PARIS — What should have been a celebration among Vivendi Universal investors ended up a washout.
Though Viv U shares rallied Monday in the wake of the announcement that Jean-Marie Messier was poised to resign as chairman and CEO of the media conglom, by Tuesday afternoon the shares closed down 21% in New York and more than 25% in France following a bond rating downgrade to junk status and new reports of accounting irregularities.
Trading was halted repeatedly on the Paris Bourse as the stock plunged more than 40% at one point, before recovering somewhat by the end of the day.
In contrast, trading in New York was fairly even throughout the day, with the shares opening at about $18, down from Monday’s close of $22.45, and ending at $17.76. Trading was halted for about a half-hour while the company prepared a response to the accounting irregularities report.
As Wall Street socked Viv U in the kisser — rating agency Moody’s downgraded the company’s debt to “junk” status — the French press stomped the company while it was down.
French daily Le Monde reported in its Wednesday edition that the company tried to beef up its 2001 accounts by $1.5 billion in a highly complex — and potentially irregular — transaction involving the sale of its BSkyB shares. Le Monde reported that Viv U’s efforts to thus distort its accounts failed when an outside accountant alerted French regulators, who stepped in and halted the move.
The accusation, though quickly denied by Viv U, nevertheless stirred investor fears that America’s corporate accounting contagion may have spread across the Atlantic.
Viv U in a statement Tuesday vehemently denied any such wrongdoing and noted it met with reps from the U.S. Securities and Exchange Commission and France’s Commission de Operations de Bourse to make sure the deal squared with both U.S. and French accounting rules.
But the Le Monde article was enough to cast doubts on the group’s accounting practices and prompt investors who hadn’t already dumped the stock to run for cover.
“European investors are starting to realize that they’re not immune to the threats of questionable accounting that have been roiling the U.S. markets,” said UBS Warburg media analyst Christopher Dixon. “Clearly, investors are voting with their feet.”
The Moody’s downgrade — and a similar downgrade by Standard & Poor’s to one notch above junk — will make it much more expensive for Viv U to borrow money in the future.
The downgrades couldn’t have come at a worse time for the battered conglom.

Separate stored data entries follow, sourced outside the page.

[config.mk]
export PLATFORM = sky130hd
export DESIGN_NAME = ft_restore
export DESIGN_NICKNAME = d
export VERILOG_FILES = /design/src/rtl/ft_restore.sv
export SDC_FILE = /design/constraint.sdc
export NUM_CORES = 1
export LEC_CHECK = 0
export CORE_ASPECT_RATIO = 0.6
export CORE_UTILIZATION = 34
export CTS_BUF_LIST = sky130_fd_sc_hd__clkbuf_4 sky130_fd_sc_hd__clkbuf_8 sky130_fd_sc_hd__clkbuf_16
export CTS_CLUSTER_DIAMETER = 120
export DETAILED_ROUTE_END_ITERATION = 16
export GPL_TIMING_DRIVEN = 0
export PLACE_DENSITY = 0.83
export SYNTH_ARGS = -nofsm -noshare
export SYNTH_HDL_FRONTEND = slang
export SYNTH_SLANG_ARGS = --single-unit
[constraint.sdc]
create_clock -name clk_i -period 1.8 [get_ports clk_i]
set_input_delay 0.18 -clock clk_i [delete_from_list [all_inputs] [get_ports clk_i]]
set_output_delay 0.18 -clock clk_i [all_outputs]
set_load 0.01 [all_outputs]
[src/rtl/ft_restore.sv]
// ---------------------------------------------------------------------------
// ft_restore
//
// Recovery engine for the lockstep fault-tolerance path. Once the FT
// controller has halted both cores, this block copies shadow registers
// 1..N-1 back into both cores' register files, restores the program counter
// from the shadow PC and then pulses done_o so the controller can resume.
//
// The copy is a two-stage pipeline. The read stage presents an index on
// sgpr_addr_o and captures the combinational shadow data. The write stage
// broadcasts that captured pair to both cores and holds it until
// rf_ready_i is seen. Register 0 is never read or written.
//
// Optional feature (macro FT_RESTORE_VERIFY_EN):
//   After the PC restore, every register 1..N-1 is read back from both
//   cores and compared against the shadow copy. Any difference sets fail_o,
//   which stays set until the next accepted start request.
//   Without the macro, the verify pass is absent. rf_raddr_o and fail_o are
//   tied to 0 and the core read-data inputs are ignored.
//
// Ports
//   clk_i         clock, rising edge
//   reset_i       synchronous active-high reset
//   start_i       restore request from the FT controller (rising edge taken)
//   sgpr_addr_o   shadow register file read address
//   sgpr_data_i   shadow register data (combinational read of sgpr_addr_o)
//   spc_i         shadow PC value
//   rf_we_o       register write strobe, broadcast to both cores
//   rf_addr_o     register write address
//   rf_wdata_o    register write data
//   rf_ready_i    both cores accept the write this cycle
//   pc_we_o       PC restore strobe, broadcast to both cores
//   pc_o          restored PC value
//   rf_raddr_o    core register read address (verify pass only)
//   rf_rdata_a_i  core A combinational register read data
//   rf_rdata_b_i  core B combinational register read data
//   busy_o        restore in progress
//   done_o        one-cycle completion pulse
//   fail_o        verify mismatch, sticky until the next start
// ---------------------------------------------------------------------------
module ft_restore #(
    parameter int ADDR_WIDTH = 5,
    parameter int DATA_WIDTH = 32
) (
    input  logic                  clk_i,
    input  logic                  reset_i,
    input  logic                  start_i,
    output logic [ADDR_WIDTH-1:0] sgpr_addr_o,
    input  logic [DATA_WIDTH-1:0] sgpr_data_i,
    input  logic [DATA_WIDTH-1:0] spc_i,
    output logic                  rf_we_o,
    output logic [ADDR_WIDTH-1:0] rf_addr_o,
    output logic [DATA_WIDTH-1:0] rf_wdata_o,
    input  logic                  rf_ready_i,
    output logic                  pc_we_o,
    output logic [DATA_WIDTH-1:0] pc_o,
    output logic [ADDR_WIDTH-1:0] rf_raddr_o,
    input  logic [DATA_WIDTH-1:0] rf_rdata_a_i,
    input  logic [DATA_WIDTH-1:0] rf_rdata_b_i,
    output logic                  busy_o,
    output logic                  done_o,
    output logic                  fail_o
);

    localparam logic [ADDR_WIDTH-1:0] ZERO_IDX  = {ADDR_WIDTH{1'b0}};
    localparam logic [ADDR_WIDTH-1:0] FIRST_IDX = {{(ADDR_WIDTH-1){1'b0}}, 1'b1};
    localparam logic [ADDR_WIDTH-1:0] LAST_IDX  = {ADDR_WIDTH{1'b1}};
    localparam logic [DATA_WIDTH-1:0] ZERO_DATA = {DATA_WIDTH{1'b0}};

    typedef enum logic [2:0] {
        ST_IDLE   = 3'd0,
        ST_COPY   = 3'd1,
        ST_PC     = 3'd2,
        ST_DONE   = 3'd3
`ifdef FT_RESTORE_VERIFY_EN
        ,
        ST_VERIFY = 3'd4
`endif
    } state_t;

    state_t                  state_r;
    state_t                  next_state_s;

    // Read stage: next shadow index to fetch, and whether any are left.
    logic [ADDR_WIDTH-1:0]   index_r;
    logic                    rd_pending_r;

    // Write stage: captured shadow pair waiting for both cores to accept.
    logic                    wr_valid_r;
    logic [ADDR_WIDTH-1:0]   wr_addr_r;
    logic [DATA_WIDTH-1:0]   wr_data_r;

    // Start is taken on its rising edge so a level held high cannot
    // launch a second restore after the first one completes.
    logic                    start_prev_r;
    logic                    start_fire_s;

    logic                    advance_s;
    logic                    last_accept_s;

    logic                    busy_r;
    logic                    done_r;
    logic                    pc_we_r;
    logic [DATA_WIDTH-1:0]   pc_r;

    assign start_fire_s  = start_i & ~start_prev_r;
    assign advance_s     = ~wr_valid_r | rf_ready_i;
    assign last_accept_s = wr_valid_r & rf_ready_i & (wr_addr_r == LAST_IDX);

    // State register.
    always_ff @(posedge clk_i) begin
        if (reset_i) begin
            state_r <= ST_IDLE;
        end else begin
            state_r <= next_state_s;
        end
    end

    // Next-state decode.
    always_comb begin
        next_state_s = state_r;
        case (state_r)
            ST_IDLE: begin
                if (start_fire_s) begin
                    next_state_s = ST_COPY;
                end else begin
                    next_state_s = ST_IDLE;
                end
            end
            ST_COPY: begin
                if (last_accept_s) begin
                    next_state_s = ST_PC;
                end else begin
                    next_state_s = ST_COPY;
                end
            end
            ST_PC: begin
`ifdef FT_RESTORE_VERIFY_EN
                next_state_s = ST_VERIFY;
`else
                next_state_s = ST_DONE;
`endif
            end
`ifdef FT_RESTORE_VERIFY_EN
            ST_VERIFY: begin
                if (index_r == LAST_IDX) begin
                    next_state_s = ST_DONE;
                end else begin
                    next_state_s = ST_VERIFY;
                end
            end
`endif
            ST_DONE: begin
                next_state_s = ST_IDLE;
            end
            default: begin
                next_state_s = ST_IDLE;
            end
        endcase
    end

    // Copy pipeline, index walk and start-edge tracking.
    always_ff @(posedge clk_i) begin
        if (reset_i) begin
            index_r      <= ZERO_IDX;
            rd_pending_r <= 1'b0;
            wr_valid_r   <= 1'b0;
            wr_addr_r    <= ZERO_IDX;
            wr_data_r    <= ZERO_DATA;
            start_prev_r <= 1'b0;
        end else begin
            start_prev_r <= start_i;
            case (state_r)
                ST_IDLE: begin
                    if (start_fire_s) begin
                        index_r      <= FIRST_IDX;
                        rd_pending_r <= 1'b1;
                        wr_valid_r   <= 1'b0;
                    end else begin
                        index_r      <= ZERO_IDX;
                        rd_pending_r <= 1'b0;
                    end
                end
                ST_COPY: begin
                    // Everything freezes while the cores refuse the write.
                    if (advance_s) begin
                        if (rd_pending_r) begin
                            wr_valid_r <= 1'b1;
                            wr_addr_r  <= index_r;
                            wr_data_r  <= sgpr_data_i;
                            // Stop at the last index instead of wrapping to 0.
                            if (index_r == LAST_IDX) begin
                                rd_pending_r <= 1'b0;
                            end else begin
                                index_r <= index_r + FIRST_IDX;
                            end
                        end else begin
                            wr_valid_r <= 1'b0;
                            wr_addr_r  <= ZERO_IDX;
                            wr_data_r  <= ZERO_DATA;
                        end
                    end else begin
                        wr_valid_r <= wr_valid_r;
                    end
                    if (last_accept_s) begin
                        index_r <= ZERO_IDX;
                    end else begin
                        rd_pending_r <= rd_pending_r & ~(advance_s & (index_r == LAST_IDX));
                    end
                end
                ST_PC: begin
`ifdef FT_RESTORE_VERIFY_EN
                    index_r <= FIRST_IDX;
`else
                    index_r <= ZERO_IDX;
`endif
                end
`ifdef FT_RESTORE_VERIFY_EN
                ST_VERIFY: begin
                    if (index_r == LAST_IDX) begin
                        index_r <= ZERO_IDX;
                    end else begin
                        index_r <= index_r + FIRST_IDX;
                    end
                end
`endif
                ST_DONE: begin
                    index_r <= ZERO_IDX;
                end
                default: begin
                    index_r <= ZERO_IDX;
                end
            endcase
        end
    end

    // Status and PC outputs, registered from the upcoming state.
    always_ff @(posedge clk_i) begin
        if (reset_i) begin
            busy_r  <= 1'b0;
            done_r  <= 1'b0;
            pc_we_r <= 1'b0;
            pc_r    <= ZERO_DATA;
        end else begin
            busy_r  <= (next_state_s != ST_IDLE);
            done_r  <= (next_state_s == ST_DONE);
            pc_we_r <= (next_state_s == ST_PC);
            pc_r    <= (next_state_s == ST_PC) ? spc_i : ZERO_DATA;
        end
    end

`ifdef FT_RESTORE_VERIFY_EN
    logic fail_r;

    // Sticky read-back mismatch flag; cleared only by a new restore.
    always_ff @(posedge clk_i) begin
        if (reset_i) begin
            fail_r <= 1'b0;
        end else if ((state_r == ST_IDLE) && start_fire_s) begin
            fail_r <= 1'b0;
        end else if ((state_r == ST_VERIFY) &&
                     ((sgpr_data_i != rf_rdata_a_i) || (sgpr_data_i != rf_rdata_b_i))) begin
            fail_r <= 1'b1;
        end else begin
            fail_r <= fail_r;
        end
    end

    assign rf_raddr_o = index_r;
    assign fail_o     = fail_r;
`else
    logic unused_rdata_s;
    assign unused_rdata_s = ^{rf_rdata_a_i, rf_rdata_b_i};

    assign rf_raddr_o = ZERO_IDX;
    assign fail_o     = 1'b0;
`endif

    assign sgpr_addr_o = index_r;
    assign rf_we_o     = wr_valid_r;
    assign rf_addr_o   = wr_addr_r;
    assign rf_wdata_o  = wr_data_r;
    assign pc_we_o     = pc_we_r;
    assign pc_o        = pc_r;
    assign busy_o      = busy_r;
    assign done_o      = done_r;

endmodule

Viv U had hoped to refinance some of its $34 billion debt load with new issues, but such a deal now looks next to impossible.
The junk rating could also speed up and/or broaden the scope of expected asset sales, as the company’s credit situation becomes more urgent.
Speculation abounds about what businesses will be sold to whom, and at least in Hollywood there’s intense interest over who could end up owning the Universal studio.
Barry Diller, now topper at the Viv U Entertainment unit, could put together a U acquisition. But some sources dismiss such talk, with former Viv U vice chairman Edgar Bronfman Jr. mentioned as another potential U buyer, backed by his family’s billions.
Reports also emerged Tuesday that Messier was in personal debt to the tune of $25 million, which he allegedly borrowed to invest in Viv U shares. Messier apparently wants to be able to walk from Viv U without taking that debt with him.
The Viv U board meets in Paris today to officially oust Messier, who has refused to resign, preferring to put his fate in the hands of the board members.
At that meeting, in all probability, Jean-Rene Fourtou, vice chairman of the supervisory board of the French-German pharmaceutical giant Aventis, will be confirmed as Messier’s successor.